The op-ed was slammed across the political spectrum by notable political figures, left-wing journalists, conservatives, and others.

Responses included:

  • David Harsanyi, National Review Senior Writer: “In the paper that warns us ‘democracy dies in darkness,’ Richard Stengel says we should trust Middle East fascists over the Founders when it come to free expression.”
  • Walter Olson, CATO Institute Senior Fellow: “When Establishment figures declare that they’ve changed their mind on free speech and now think there should be less of it, know that they expect the speech that gets throttled to be yours, not theirs.”
  • Sam Harris, left-wing atheist: “Not sure if I’ve read anything this misguided in my life… ‘Why America needs a hate speech law.'”
  • Jesse Singal, journalist: “For the newsletter I am close-reading this WaPo column and WOW does it not make sense. This……… isn’t true at all! Not even close!!!!! THE FIRST AMENDMENT DOES NOT SAY RUSSIAN TROLLS HAVE A RIGHT TO TWITTER AND FACEBOOK EXPRESSION, RICHARD!!!!!!”
  • Eric Schmitt, Missouri Attorney General: “The #1A protects fundamental expression. What’s the best answer to offensive speech? Not censorship, not violence-more speech, better arguments.
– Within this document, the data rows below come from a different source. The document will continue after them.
===== config.mk =====
export PLATFORM = sky130hd
export DESIGN_NAME = cdt_timer
export DESIGN_NICKNAME = d
export VERILOG_FILES = /design/src/rtl/cdt_pkg.sv /design/src/rtl/cdt_tick_gen.sv /design/src/rtl/cdt_down_counter.sv /design/src/rtl/cdt_pin_ctrl.sv /design/src/rtl/cdt_timer.sv
export SDC_FILE = /design/constraint.sdc
export NUM_CORES = 1
export LEC_CHECK = 0
export BUFFER_PORTS_ARGS = -buffer_cell sky130_fd_sc_hd__buf_4
export CELL_PAD_IN_SITES_DETAIL_PLACEMENT = 0
export CELL_PAD_IN_SITES_GLOBAL_PLACEMENT = 1
export CORE_MARGIN = 3
export CORE_UTILIZATION = 42
export DETAILED_ROUTE_END_ITERATION = 12
export PLACE_DENSITY = 0.77
export SETUP_SLACK_MARGIN = 0.05
export SLEW_MARGIN = 5
export SYNTH_ARGS = -nofsm -noshare
export SYNTH_HDL_FRONTEND = slang
export SYNTH_HIERARCHICAL = 1
export SYNTH_SLANG_ARGS = --single-unit

===== constraint.sdc =====
create_clock -name clk -period 3.3 [get_ports clk]
set_input_delay 0.66 -clock clk [delete_from_list [all_inputs] [get_ports clk]]
set_output_delay 0.66 -clock clk [all_outputs]
set_load 0.01 [all_outputs]

===== src/rtl/cdt_pkg.sv =====
package cdt_pkg;
  // control register bit positions
  localparam int CTL_EN      = 0;
  localparam int CTL_SRC_LO  = 1;
  localparam int CTL_RSV     = 3;
  localparam int CTL_ROLL    = 4;
  localparam int CTL_MODE_LO = 5;

  typedef enum logic [1:0] {
    SRC_SYS        = 2'b00,
    SRC_SYS_GATED  = 2'b01,
    SRC_EXT_PRE    = 2'b10,
    SRC_EXT_DIRECT = 2'b11
  } clk_src_e;

  typedef enum logic [2:0] {
    PIN_PORT_A   = 3'b000,
    PIN_PORT_B   = 3'b001,
    PIN_SQ_A     = 3'b010,
    PIN_SQ_B     = 3'b011,
    PIN_IRQ_OFFV = 3'b100,
    PIN_IRQ_VEC  = 3'b101,
    PIN_IRQ_OFFA = 3'b110,
    PIN_IRQ_AUTO = 3'b111
  } pin_mode_e;
endpackage


===== src/rtl/cdt_tick_gen.sv =====
module cdt_tick_gen
  import cdt_pkg::*;
#(
  parameter int PRE_W = 5
) (
  input  logic             clk,
  input  logic             rst_n,
  input  logic             en_i,
  input  clk_src_e         src_i,
  input  logic             tin_i,
  output logic             run_o,
  output logic             step_o,
  output logic             tin_rise_o,
  output logic [PRE_W-1:0] pre_o
);
  logic             s1_q, s2_q, s3_q;
  logic [PRE_W-1:0] pre_q;
  logic             dec_w;

  function automatic logic [PRE_W-1:0] pre_dec(input logic [PRE_W-1:0] v);
    return v - PRE_W'(1);
  endfunction

  always_ff @(posedge clk) begin
    if (!rst_n) begin
      s1_q <= 1'b0;
      s2_q <= 1'b0;
      s3_q <= 1'b0;
    end else begin
      s1_q <= tin_i;
      s2_q <= s1_q;
      s3_q <= s2_q;
    end
  end

  assign tin_rise_o = s2_q & ~s3_q;

  always_comb begin
    run_o = en_i;
    dec_w = 1'b0;
    unique case (src_i)
      SRC_SYS:        dec_w = en_i;
      SRC_SYS_GATED:  begin run_o = en_i & s2_q; dec_w = en_i & s2_q; end
      SRC_EXT_PRE:    dec_w = en_i & tin_rise_o;
      SRC_EXT_DIRECT: dec_w = 1'b0;
      default:        dec_w = 1'b0;
    endcase
  end

  assign step_o = (src_i == SRC_EXT_DIRECT) ? (run_o & tin_rise_o)
                                            : (dec_w && pre_q == '0);

  always_ff @(posedge clk) begin
    if (!rst_n)     pre_q <= '1;
    else if (dec_w) pre_q <= pre_dec(pre_q);
  end

  assign pre_o = pre_q;
endmodule


===== src/rtl/cdt_down_counter.sv =====
module cdt_down_counter #(
  parameter int CNT_W = 24
) (
  input  logic             clk,
  input  logic             rst_n,
  input  logic             step_i,
  input  logic             roll_i,
  input  logic [CNT_W-1:0] preload_i,
  output logic [CNT_W-1:0] cnt_o,
  output logic             zd_evt_o
);
  logic [CNT_W-1:0] cnt_q;
  logic [CNT_W-1:0] nxt_w;

  function automatic logic [CNT_W-1:0] next_val(input logic [CNT_W-1:0] cur,
                                                input logic [CNT_W-1:0] pl,
                                                input logic             roll);
    if (cur == '0) return roll ? '1 : pl;
    return cur - CNT_W'(1);
  endfunction

  assign nxt_w    = next_val(cnt_q, preload_i, roll_i);
  assign zd_evt_o = step_i && (nxt_w == '0);

  always_ff @(posedge clk) begin
    if (!rst_n)      cnt_q <= '0;
    else if (step_i) cnt_q <= nxt_w;
  end

  assign cnt_o = cnt_q;
endmodule


===== src/rtl/cdt_pin_ctrl.sv =====
module cdt_pin_ctrl
  import cdt_pkg::*;
(
  input  logic      clk,
  input  logic      rst_n,
  input  pin_mode_e mode_i,
  input  logic      run_i,
  input  logic      zd_evt_i,
  input  logic      zds_i,
  output logic      sq_o,
  output logic      tout_o,
  output logic      tout_oe,
  output logic      tout_sel_o,
  output logic      iack_sel_o
);
  logic sq_q;

  always_ff @(posedge clk) begin
    if (!rst_n)        sq_q <= 1'b1;
    else if (zd_evt_i) sq_q <= ~sq_q;
  end

  assign sq_o = sq_q;

  always_comb begin
    tout_o     = 1'b0;
    tout_oe    = 1'b0;
    tout_sel_o = 1'b1;
    iack_sel_o = 1'b0;
    unique case (mode_i)
      PIN_PORT_A, PIN_PORT_B: tout_sel_o = 1'b0;
      PIN_SQ_A, PIN_SQ_B: begin
        tout_oe = 1'b1;
        tout_o  = run_i ? sq_q : 1'b1;
      end
      PIN_IRQ_OFFV, PIN_IRQ_OFFA: tout_oe = 1'b0;
      PIN_IRQ_VEC: begin
        tout_oe    = zds_i;
        iack_sel_o = 1'b1;
      end
      PIN_IRQ_AUTO: tout_oe = zds_i;
      default: tout_sel_o = 1'b0;
    endcase
  end
endmodule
Simply put, empowering government to pick & choose what’s acceptable speech is a cure worse than the disease.”
  • T. Christian Miller, Propublica senior investigative reporter: “We’re in trouble when a former top diplomat and journalist cites the confusion of Arab diplomats – all of whom represent totalitarian regimes – as an argument for restricted speech.”
  • Suzanne Nossel, CEO PEN America: “Surprised the brilliant @stengel wants to see states experiment with hate speech laws. US and global experience shows that such laws are used to target minorities, dissenters and speech that is threatening to authorities.”
  • Ben Schreckinger, Politico reporter: “This trend of journalists calling on the state to pass laws curtailing speech is really quite something. Today it’s a former journalist who also worked in government — claiming that the First Amendment only worked ‘in simpler times.'”
  • David S. D’Amato, CATO Institute: “Really scary stuff from @stengel — giving him the benefit of the doubt here, I’d say that he doesn’t know what he’s actually asking for or how dangerous this is.”
  • Jeb Bush, former Florida governor: “Who decides what is hate speech? The party in power? Banana Republic talk.”
  • Brendan Carr, FCC Commissioner: “This op-ed gets the First Amendment backwards. It would give the government and politicians license to shut down ideas and silence groups they don’t like. Indeed, speech seeking political, social, or economic change is often labeled as ‘hateful’ by those in power.”